__TASK GOAL__. Which lines of the records below contain the word "core"? Report each of them in full.

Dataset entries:
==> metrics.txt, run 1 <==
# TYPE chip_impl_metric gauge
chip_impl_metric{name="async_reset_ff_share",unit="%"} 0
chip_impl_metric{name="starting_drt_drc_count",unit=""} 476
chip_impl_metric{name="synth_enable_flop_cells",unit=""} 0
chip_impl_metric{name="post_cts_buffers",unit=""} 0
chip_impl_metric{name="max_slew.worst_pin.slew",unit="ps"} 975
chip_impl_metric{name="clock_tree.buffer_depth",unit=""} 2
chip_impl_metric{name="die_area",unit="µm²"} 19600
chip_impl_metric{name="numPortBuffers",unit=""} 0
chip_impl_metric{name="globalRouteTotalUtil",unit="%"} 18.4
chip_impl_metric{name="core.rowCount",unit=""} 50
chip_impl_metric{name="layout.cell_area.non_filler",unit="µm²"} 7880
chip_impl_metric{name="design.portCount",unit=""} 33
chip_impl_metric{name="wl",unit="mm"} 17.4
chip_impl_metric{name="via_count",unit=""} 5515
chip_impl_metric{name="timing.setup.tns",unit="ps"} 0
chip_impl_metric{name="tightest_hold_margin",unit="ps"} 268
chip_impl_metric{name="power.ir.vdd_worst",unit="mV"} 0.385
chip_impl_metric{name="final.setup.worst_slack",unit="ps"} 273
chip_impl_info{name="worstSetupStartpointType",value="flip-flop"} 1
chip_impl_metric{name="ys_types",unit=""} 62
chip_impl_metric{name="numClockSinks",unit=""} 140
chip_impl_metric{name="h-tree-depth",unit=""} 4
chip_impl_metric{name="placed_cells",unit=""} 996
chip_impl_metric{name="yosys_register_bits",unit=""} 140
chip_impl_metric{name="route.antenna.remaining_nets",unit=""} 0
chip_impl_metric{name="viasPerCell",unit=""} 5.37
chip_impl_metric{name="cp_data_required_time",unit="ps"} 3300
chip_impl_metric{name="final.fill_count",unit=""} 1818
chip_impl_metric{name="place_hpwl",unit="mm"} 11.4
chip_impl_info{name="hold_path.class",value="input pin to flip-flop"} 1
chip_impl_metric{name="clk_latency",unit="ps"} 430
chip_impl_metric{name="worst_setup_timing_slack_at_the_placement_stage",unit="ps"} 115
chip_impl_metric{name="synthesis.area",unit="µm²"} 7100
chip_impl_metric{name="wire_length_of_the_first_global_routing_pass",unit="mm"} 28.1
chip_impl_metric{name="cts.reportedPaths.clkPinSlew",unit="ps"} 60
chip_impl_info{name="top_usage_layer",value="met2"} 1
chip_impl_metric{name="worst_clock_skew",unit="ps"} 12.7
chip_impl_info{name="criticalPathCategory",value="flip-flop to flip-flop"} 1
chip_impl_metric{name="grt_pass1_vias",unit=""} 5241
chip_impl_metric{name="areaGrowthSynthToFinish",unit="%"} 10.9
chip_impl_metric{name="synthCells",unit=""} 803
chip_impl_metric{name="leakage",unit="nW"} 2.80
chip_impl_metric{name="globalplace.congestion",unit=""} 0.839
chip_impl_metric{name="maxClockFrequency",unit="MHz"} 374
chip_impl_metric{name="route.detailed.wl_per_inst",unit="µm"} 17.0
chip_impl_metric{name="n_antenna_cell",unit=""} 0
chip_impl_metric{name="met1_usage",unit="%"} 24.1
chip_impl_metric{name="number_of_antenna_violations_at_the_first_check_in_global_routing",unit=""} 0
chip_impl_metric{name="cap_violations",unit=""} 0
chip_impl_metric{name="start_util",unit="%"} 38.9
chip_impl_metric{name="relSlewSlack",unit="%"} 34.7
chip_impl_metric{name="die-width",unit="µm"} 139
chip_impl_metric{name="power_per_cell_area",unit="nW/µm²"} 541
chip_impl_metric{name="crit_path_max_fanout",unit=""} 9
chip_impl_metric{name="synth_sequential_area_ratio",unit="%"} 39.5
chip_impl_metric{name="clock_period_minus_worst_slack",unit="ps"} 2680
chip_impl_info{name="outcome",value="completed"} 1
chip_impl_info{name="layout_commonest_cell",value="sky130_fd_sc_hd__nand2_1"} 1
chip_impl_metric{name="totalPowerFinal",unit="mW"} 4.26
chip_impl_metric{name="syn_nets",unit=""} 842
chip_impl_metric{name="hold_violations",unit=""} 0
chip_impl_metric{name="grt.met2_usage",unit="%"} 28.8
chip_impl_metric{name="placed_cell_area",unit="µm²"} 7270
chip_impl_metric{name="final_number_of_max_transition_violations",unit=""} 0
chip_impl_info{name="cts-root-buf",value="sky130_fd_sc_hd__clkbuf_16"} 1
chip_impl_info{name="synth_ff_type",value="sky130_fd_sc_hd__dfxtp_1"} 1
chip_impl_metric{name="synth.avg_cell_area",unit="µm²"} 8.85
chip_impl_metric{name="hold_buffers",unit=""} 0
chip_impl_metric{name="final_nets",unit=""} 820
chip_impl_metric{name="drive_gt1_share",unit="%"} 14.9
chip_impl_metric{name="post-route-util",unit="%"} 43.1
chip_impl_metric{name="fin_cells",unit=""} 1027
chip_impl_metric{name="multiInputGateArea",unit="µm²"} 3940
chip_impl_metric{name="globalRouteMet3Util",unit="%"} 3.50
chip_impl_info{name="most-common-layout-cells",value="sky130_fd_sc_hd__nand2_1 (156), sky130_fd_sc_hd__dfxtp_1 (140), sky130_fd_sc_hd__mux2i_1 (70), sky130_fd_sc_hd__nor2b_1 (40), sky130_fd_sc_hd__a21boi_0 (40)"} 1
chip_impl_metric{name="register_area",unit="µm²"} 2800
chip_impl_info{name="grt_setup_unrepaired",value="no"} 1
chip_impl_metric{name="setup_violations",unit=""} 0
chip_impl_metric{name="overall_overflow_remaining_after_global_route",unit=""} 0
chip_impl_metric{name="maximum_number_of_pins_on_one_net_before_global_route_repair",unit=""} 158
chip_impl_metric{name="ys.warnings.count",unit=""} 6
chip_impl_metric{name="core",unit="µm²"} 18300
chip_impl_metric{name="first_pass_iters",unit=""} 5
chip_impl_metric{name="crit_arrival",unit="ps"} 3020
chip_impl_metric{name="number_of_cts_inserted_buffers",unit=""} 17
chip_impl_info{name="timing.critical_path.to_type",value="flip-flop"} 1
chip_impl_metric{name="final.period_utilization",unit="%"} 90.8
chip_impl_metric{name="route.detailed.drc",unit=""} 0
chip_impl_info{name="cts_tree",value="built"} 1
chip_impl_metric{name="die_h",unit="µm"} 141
...
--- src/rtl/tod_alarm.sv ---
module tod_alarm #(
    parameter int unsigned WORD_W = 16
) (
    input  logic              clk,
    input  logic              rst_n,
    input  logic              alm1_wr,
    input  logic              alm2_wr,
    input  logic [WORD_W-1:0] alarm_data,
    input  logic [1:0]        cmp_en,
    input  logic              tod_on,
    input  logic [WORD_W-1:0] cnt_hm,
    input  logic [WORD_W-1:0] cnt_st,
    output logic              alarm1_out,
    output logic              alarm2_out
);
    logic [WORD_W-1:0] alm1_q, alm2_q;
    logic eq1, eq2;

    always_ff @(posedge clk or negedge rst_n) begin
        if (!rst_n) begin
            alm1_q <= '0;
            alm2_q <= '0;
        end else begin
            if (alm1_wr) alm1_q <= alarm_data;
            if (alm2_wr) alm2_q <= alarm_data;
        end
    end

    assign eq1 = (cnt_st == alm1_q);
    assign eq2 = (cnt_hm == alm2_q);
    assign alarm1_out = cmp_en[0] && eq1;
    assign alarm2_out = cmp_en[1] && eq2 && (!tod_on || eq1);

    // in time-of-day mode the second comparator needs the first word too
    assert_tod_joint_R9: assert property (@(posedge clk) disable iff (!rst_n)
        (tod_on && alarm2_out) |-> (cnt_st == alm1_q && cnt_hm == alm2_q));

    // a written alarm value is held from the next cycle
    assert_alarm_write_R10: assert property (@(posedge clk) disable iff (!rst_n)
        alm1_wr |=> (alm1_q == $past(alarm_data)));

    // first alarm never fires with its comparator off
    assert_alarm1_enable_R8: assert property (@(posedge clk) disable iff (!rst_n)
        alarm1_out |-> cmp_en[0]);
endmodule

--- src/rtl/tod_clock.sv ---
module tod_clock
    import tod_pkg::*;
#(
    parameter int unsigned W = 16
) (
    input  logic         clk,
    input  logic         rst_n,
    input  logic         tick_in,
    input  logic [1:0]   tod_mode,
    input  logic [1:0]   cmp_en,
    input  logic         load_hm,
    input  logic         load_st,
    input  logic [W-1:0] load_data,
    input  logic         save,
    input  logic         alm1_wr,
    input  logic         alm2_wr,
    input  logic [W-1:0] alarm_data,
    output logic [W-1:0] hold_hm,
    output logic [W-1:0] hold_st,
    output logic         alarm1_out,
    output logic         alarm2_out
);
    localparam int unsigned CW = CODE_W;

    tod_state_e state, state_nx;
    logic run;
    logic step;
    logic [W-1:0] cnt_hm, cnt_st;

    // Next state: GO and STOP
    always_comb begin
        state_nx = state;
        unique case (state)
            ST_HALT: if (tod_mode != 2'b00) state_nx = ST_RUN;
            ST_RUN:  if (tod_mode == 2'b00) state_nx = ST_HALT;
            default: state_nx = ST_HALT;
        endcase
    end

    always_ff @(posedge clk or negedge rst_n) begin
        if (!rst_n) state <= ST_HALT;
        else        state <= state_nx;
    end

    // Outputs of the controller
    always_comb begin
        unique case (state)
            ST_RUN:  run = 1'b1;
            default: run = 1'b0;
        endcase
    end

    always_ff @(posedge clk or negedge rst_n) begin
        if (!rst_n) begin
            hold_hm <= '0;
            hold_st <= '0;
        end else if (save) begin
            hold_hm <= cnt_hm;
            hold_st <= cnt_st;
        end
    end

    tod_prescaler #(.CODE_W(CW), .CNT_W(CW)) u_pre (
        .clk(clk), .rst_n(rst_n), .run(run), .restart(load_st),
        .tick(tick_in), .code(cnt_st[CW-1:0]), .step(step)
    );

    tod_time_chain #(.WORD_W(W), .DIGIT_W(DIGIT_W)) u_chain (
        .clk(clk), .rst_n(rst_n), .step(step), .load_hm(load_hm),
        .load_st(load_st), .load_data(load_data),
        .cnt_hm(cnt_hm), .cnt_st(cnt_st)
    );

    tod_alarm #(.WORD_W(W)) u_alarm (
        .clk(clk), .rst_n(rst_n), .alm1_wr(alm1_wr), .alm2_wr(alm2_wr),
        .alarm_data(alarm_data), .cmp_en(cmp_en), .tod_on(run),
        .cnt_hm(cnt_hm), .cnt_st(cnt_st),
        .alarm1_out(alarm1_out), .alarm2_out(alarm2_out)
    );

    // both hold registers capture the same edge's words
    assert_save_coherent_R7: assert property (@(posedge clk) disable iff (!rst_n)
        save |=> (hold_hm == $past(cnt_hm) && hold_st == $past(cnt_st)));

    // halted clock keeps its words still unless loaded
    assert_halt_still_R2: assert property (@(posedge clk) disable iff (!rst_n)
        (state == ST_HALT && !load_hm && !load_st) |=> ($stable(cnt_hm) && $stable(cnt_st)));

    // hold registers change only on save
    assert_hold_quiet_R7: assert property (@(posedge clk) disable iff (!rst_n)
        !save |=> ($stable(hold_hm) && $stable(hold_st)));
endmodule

__REPLY__.
chip_impl_metric{name="core.rowCount",unit=""} 50
chip_impl_metric{name="core",unit="µm²"} 18300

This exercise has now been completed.